Ma bouche baisera ce chef-d'oeuvre parfait,

Et bénira la main de l'ouvrier qui l'a fait :

Mes yeux contempleront cette belle effigie,

1220   Où l'art semble avoir fait quelques traits de magie,

Figurant ma Déesse avec tant de rapport

Qu'on croit même de près que c'est elle qui dort.

O divine Beauté ! depuis que tu reposes

On n'a point vu mourir les oeillets ni les roses,

1225   Ton front majestueux, ton visage vermeil

Conservent leur beau teint en dépit du sommeil,

Et je crois que l'amour n'a fermé ses paupières

Que pour mieux éviter leurs oeillades meurtrières,

Quand ma belle perdit la lumière des Cieux

1230   Il fit cette figure agréable à mes yeux,

Croyant que son idée empreinte en cette image

Pourrait aucunement réparer ce dommage.

Autre qu'Amour n'a fait un ouvrage si beau,

Il suivit tout exprès Agarite sous l'eau,

1235   Afin de rapporter sa chevelure blonde,

Que naguère en plongeant il a sauvé de l'onde.

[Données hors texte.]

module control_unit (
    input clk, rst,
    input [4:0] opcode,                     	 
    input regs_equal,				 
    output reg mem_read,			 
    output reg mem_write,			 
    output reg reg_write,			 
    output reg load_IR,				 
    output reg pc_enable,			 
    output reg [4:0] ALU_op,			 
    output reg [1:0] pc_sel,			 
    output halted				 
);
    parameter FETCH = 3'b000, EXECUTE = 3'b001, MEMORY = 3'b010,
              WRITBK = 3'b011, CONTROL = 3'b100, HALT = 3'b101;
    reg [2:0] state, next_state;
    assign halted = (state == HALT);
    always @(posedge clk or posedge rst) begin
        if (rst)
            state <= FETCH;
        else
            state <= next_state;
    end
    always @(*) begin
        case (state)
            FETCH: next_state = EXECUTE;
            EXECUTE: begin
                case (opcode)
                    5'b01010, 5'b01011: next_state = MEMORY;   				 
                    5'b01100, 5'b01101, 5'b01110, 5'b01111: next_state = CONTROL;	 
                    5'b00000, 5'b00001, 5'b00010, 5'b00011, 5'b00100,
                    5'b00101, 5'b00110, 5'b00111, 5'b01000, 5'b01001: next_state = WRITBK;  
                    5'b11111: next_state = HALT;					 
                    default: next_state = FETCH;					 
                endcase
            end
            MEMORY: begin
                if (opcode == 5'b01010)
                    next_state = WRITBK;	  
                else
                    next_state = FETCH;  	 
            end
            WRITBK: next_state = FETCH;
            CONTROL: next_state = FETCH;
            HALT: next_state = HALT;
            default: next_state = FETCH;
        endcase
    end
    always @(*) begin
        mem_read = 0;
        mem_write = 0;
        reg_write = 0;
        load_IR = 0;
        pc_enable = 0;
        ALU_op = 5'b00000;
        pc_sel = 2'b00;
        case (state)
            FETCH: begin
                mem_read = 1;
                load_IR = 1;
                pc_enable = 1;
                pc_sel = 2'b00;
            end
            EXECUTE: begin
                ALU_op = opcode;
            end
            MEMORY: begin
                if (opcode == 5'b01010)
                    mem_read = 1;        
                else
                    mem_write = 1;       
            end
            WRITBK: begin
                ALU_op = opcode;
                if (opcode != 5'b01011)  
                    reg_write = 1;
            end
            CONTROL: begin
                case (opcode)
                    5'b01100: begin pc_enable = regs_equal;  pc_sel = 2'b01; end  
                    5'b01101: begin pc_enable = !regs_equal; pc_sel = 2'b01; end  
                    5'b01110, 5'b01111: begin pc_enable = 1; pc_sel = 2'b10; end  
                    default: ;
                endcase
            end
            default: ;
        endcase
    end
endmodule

Beaux cheveux qui saurait que vous fûtes jadis

Les cheveux du Soleil croirait ce que je dis,

Qui verrait en ce lieu comme je vous adore,

1240   Verrait idolâtrer les atours de l'Aurore,

Il serait amoureux de tout ce que je vois,

Mais ce mol entretien est indigne d'un Roi,

O paroles de femme, un homme de courage

Se dut-il échapper a tenir ce langage ?

1245   Brise là ce discours et montre que tu peux

Disposer ta raison à tout ce que tu veux.

Ne souffre ce tyran qui règne sur la terre

Et tâche désormais de lui faire la guerre.

Pauvre Prince déjà ton courage abattu

1250   Pour complaire à l'amour a trahi ta vertu.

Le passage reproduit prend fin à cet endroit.